WORK INSTRUCTIONS: For the records below, print the lines from the line with "LEN_W'(WINDOW) : win;" through the line with "create_clock -name clock" exactly as written; include both end lines and exclude the rest.

LISTED RECORDS:
=== Begin Enclosure ===

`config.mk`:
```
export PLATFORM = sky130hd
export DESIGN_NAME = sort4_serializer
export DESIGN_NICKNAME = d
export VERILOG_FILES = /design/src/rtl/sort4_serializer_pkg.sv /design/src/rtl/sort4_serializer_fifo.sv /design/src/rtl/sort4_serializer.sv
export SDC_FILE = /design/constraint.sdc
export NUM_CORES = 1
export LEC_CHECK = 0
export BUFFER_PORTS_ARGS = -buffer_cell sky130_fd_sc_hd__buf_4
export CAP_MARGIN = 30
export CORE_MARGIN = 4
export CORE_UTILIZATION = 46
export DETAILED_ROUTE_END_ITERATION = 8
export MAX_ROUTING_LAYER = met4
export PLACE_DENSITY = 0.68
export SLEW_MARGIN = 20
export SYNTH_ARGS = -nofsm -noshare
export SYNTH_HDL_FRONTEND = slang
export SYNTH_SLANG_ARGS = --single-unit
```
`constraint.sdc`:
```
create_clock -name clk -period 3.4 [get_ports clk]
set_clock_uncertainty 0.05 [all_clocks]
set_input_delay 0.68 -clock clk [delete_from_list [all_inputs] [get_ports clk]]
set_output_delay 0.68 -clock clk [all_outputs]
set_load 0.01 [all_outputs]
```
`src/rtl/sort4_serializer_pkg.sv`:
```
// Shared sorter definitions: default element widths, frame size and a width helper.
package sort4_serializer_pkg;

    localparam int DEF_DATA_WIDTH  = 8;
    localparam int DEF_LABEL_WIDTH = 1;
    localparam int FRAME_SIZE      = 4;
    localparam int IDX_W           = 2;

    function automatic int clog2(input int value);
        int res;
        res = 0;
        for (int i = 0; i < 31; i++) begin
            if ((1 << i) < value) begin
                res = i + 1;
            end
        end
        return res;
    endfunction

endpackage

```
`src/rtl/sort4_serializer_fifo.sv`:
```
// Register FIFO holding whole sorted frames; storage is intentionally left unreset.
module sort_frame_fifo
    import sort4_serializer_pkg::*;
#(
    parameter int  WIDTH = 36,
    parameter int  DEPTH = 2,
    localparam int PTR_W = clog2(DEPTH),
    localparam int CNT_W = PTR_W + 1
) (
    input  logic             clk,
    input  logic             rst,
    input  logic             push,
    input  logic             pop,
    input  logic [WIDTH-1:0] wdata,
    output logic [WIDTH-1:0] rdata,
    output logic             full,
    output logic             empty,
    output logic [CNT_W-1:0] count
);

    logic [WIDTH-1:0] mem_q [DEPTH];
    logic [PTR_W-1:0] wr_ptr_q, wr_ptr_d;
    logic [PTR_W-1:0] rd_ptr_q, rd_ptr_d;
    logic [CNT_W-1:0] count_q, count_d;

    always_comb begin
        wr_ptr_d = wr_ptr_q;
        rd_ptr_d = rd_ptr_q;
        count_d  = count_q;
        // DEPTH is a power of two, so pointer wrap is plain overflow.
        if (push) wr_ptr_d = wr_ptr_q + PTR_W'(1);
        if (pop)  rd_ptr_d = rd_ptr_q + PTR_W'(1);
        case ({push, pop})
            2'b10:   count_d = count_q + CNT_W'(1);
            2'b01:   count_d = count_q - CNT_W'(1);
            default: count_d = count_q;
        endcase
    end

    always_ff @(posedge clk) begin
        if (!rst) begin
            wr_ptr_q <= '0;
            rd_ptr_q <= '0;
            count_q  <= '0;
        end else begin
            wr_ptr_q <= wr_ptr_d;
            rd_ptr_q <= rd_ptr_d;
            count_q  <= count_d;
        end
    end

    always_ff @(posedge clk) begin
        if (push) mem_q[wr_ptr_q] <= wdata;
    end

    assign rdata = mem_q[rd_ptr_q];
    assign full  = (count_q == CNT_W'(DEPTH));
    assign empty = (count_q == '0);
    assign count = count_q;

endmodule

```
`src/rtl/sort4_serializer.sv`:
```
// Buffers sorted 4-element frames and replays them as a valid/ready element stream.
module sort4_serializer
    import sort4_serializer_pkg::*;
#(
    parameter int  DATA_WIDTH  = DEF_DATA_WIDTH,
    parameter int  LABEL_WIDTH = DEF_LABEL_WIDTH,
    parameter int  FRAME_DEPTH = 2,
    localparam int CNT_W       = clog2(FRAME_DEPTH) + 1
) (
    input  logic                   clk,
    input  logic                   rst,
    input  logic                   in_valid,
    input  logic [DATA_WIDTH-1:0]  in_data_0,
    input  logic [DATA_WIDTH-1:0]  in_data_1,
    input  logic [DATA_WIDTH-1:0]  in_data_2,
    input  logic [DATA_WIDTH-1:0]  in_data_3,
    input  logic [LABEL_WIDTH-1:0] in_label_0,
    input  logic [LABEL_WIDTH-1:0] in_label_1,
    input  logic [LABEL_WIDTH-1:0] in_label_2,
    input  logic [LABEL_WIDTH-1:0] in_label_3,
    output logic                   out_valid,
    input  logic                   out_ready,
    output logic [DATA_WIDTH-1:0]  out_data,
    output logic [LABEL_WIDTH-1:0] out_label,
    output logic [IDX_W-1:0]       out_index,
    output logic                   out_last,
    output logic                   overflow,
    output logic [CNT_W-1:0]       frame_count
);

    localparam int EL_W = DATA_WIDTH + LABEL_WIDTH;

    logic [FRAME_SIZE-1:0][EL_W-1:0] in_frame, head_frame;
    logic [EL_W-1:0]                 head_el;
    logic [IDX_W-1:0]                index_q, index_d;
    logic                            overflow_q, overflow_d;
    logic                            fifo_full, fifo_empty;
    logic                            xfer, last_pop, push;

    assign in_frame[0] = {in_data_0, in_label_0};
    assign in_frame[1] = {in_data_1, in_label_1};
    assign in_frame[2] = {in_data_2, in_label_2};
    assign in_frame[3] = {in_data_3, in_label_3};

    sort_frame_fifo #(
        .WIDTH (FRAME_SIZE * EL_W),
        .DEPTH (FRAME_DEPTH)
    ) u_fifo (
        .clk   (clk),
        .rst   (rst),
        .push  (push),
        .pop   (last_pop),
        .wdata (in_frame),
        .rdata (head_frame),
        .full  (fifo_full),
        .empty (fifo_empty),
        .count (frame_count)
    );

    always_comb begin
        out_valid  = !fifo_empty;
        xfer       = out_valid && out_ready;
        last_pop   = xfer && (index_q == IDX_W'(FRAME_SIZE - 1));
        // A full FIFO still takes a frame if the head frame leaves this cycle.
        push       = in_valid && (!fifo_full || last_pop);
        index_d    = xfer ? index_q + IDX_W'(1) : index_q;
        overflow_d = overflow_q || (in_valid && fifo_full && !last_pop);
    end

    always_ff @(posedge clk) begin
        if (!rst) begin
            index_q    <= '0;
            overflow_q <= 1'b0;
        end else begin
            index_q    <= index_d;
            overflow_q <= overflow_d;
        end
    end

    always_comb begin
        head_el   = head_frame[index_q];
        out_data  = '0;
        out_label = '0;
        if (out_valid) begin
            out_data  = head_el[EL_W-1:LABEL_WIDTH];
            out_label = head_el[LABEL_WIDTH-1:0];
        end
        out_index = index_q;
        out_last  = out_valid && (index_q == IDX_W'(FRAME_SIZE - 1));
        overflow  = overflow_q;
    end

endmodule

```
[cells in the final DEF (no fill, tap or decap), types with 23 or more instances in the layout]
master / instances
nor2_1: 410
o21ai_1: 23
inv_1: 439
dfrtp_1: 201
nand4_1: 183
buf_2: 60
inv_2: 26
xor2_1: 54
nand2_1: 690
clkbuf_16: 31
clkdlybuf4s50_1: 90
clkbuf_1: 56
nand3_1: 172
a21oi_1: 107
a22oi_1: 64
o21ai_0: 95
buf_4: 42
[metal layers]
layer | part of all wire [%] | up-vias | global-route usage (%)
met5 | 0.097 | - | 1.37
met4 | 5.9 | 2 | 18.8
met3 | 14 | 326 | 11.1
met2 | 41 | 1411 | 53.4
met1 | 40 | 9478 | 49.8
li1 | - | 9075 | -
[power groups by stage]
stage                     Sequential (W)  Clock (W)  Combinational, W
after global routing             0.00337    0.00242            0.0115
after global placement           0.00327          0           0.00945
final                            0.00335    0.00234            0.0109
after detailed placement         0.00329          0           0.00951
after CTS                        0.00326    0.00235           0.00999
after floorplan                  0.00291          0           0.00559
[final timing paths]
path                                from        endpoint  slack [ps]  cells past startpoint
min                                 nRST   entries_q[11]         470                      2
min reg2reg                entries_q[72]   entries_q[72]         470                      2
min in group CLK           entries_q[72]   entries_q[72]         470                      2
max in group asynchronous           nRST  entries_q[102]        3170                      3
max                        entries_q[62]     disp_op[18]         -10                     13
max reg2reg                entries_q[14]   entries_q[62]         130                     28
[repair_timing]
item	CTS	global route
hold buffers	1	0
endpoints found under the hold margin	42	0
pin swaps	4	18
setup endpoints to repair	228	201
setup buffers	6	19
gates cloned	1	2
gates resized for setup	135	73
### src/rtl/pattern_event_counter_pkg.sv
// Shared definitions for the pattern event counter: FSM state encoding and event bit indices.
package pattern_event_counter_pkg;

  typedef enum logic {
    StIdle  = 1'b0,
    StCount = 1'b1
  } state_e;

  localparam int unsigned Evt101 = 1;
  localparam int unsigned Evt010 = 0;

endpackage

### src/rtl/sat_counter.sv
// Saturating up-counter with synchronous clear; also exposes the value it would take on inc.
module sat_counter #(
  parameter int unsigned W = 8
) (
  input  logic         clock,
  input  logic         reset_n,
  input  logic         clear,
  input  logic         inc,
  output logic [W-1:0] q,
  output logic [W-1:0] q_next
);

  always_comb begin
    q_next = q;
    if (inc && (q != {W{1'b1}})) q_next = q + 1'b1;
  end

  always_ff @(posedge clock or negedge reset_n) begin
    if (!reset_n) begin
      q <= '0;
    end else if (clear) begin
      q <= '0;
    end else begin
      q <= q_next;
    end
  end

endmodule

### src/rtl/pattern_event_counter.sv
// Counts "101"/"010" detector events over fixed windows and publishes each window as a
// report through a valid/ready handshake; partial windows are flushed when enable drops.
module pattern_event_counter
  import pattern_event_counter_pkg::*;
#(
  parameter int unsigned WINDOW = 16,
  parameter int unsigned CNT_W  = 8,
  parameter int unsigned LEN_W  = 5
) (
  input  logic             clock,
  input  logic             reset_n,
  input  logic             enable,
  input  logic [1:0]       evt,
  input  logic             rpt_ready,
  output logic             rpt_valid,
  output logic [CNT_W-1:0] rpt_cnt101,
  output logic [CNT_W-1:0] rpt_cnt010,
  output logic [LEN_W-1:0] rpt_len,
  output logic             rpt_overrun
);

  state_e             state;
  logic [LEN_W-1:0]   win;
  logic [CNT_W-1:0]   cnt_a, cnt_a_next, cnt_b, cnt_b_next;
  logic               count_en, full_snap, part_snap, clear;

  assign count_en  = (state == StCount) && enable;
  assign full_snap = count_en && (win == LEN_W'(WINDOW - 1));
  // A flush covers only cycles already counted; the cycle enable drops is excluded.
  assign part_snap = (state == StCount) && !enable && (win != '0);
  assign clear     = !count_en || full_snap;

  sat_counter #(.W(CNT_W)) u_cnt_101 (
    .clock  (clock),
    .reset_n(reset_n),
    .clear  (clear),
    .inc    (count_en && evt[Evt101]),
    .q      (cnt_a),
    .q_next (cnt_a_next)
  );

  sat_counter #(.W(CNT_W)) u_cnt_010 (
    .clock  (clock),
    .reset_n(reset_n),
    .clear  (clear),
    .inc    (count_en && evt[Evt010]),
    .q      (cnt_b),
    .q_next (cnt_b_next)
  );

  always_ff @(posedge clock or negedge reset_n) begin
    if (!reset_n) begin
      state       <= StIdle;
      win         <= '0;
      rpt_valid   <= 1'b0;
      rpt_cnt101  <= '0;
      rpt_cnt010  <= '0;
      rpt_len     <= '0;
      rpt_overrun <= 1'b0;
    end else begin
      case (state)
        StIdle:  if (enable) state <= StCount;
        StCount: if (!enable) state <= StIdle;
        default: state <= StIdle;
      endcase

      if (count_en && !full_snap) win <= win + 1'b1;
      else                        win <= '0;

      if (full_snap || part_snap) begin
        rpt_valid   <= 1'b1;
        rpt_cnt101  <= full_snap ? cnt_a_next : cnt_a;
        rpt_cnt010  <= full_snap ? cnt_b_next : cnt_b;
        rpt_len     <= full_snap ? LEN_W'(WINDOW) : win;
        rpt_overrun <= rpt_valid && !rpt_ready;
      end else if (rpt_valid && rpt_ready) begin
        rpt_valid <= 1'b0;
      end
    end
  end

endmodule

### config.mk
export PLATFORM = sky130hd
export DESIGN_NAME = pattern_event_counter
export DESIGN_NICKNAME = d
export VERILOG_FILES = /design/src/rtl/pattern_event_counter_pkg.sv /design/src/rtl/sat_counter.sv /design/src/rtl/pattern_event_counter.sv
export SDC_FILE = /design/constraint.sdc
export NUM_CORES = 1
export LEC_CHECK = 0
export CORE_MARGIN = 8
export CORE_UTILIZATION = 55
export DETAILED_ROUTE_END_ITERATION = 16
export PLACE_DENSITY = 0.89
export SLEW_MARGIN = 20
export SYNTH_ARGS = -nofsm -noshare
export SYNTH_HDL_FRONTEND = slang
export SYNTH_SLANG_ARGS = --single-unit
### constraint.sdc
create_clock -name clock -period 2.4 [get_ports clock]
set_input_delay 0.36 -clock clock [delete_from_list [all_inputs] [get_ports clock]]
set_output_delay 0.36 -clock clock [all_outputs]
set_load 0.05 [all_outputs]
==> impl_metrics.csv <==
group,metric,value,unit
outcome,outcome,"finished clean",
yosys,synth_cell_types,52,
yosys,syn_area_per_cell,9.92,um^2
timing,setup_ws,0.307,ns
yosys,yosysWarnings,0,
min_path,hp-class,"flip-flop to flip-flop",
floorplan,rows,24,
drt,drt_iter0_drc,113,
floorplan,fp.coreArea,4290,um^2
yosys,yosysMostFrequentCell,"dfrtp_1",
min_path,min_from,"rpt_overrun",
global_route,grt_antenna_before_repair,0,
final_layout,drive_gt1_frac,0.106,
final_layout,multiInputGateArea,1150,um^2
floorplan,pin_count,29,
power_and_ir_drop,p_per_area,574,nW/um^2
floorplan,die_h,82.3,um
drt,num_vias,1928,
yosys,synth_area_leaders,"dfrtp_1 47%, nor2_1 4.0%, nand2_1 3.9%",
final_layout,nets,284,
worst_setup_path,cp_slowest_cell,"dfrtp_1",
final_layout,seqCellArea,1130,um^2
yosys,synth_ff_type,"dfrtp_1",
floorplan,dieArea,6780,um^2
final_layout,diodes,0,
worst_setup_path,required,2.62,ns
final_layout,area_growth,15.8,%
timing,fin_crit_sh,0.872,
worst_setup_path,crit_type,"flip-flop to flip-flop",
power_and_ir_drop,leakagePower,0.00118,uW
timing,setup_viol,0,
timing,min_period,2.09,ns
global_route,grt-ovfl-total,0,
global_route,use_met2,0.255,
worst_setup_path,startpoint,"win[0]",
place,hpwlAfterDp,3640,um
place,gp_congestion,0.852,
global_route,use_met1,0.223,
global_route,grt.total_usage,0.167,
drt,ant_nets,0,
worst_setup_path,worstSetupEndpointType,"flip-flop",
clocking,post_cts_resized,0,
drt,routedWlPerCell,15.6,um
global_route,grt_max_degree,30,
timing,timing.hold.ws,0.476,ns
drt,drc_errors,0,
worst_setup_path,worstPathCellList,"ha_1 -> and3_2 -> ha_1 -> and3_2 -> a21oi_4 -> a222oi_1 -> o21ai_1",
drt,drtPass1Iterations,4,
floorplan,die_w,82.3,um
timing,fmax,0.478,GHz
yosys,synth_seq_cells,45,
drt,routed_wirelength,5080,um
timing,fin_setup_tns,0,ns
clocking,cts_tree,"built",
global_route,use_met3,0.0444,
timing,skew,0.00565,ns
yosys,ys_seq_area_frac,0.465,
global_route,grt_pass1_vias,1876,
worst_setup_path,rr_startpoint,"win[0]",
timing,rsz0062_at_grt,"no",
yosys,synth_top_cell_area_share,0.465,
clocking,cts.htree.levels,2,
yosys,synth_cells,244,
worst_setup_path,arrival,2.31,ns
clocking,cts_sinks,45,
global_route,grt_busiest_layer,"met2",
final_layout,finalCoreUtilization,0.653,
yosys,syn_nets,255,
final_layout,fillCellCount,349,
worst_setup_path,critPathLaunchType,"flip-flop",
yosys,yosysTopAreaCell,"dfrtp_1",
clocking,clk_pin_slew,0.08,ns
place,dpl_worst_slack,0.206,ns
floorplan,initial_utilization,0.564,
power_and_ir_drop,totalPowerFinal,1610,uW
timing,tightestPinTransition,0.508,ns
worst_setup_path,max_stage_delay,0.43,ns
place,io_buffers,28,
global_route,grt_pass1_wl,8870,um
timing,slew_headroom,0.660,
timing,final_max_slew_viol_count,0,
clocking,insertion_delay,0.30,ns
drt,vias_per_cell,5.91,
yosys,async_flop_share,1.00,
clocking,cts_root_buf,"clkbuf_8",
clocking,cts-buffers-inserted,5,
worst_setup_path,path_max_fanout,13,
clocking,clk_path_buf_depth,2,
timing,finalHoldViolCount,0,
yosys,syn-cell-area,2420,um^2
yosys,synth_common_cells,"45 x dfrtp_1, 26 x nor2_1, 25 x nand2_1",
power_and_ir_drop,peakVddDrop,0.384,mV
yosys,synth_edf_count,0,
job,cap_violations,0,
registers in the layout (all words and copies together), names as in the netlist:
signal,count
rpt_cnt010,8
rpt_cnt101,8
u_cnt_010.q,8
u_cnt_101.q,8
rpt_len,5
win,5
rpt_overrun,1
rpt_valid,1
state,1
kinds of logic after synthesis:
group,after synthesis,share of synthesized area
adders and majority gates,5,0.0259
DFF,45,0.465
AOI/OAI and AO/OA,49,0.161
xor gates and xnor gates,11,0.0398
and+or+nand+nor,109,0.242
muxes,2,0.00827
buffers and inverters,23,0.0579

=== End Enclosure ===

WRITTEN SOLUTION:
        rpt_len     <= full_snap ? LEN_W'(WINDOW) : win;
        rpt_overrun <= rpt_valid && !rpt_ready;
      end else if (rpt_valid && rpt_ready) begin
        rpt_valid <= 1'b0;
      end
    end
  end

endmodule

### config.mk
export PLATFORM = sky130hd
export DESIGN_NAME = pattern_event_counter
export DESIGN_NICKNAME = d
export VERILOG_FILES = /design/src/rtl/pattern_event_counter_pkg.sv /design/src/rtl/sat_counter.sv /design/src/rtl/pattern_event_counter.sv
export SDC_FILE = /design/constraint.sdc
export NUM_CORES = 1
export LEC_CHECK = 0
export CORE_MARGIN = 8
export CORE_UTILIZATION = 55
export DETAILED_ROUTE_END_ITERATION = 16
export PLACE_DENSITY = 0.89
export SLEW_MARGIN = 20
export SYNTH_ARGS = -nofsm -noshare
export SYNTH_HDL_FRONTEND = slang
export SYNTH_SLANG_ARGS = --single-unit
### constraint.sdc
create_clock -name clock -period 2.4 [get_ports clock]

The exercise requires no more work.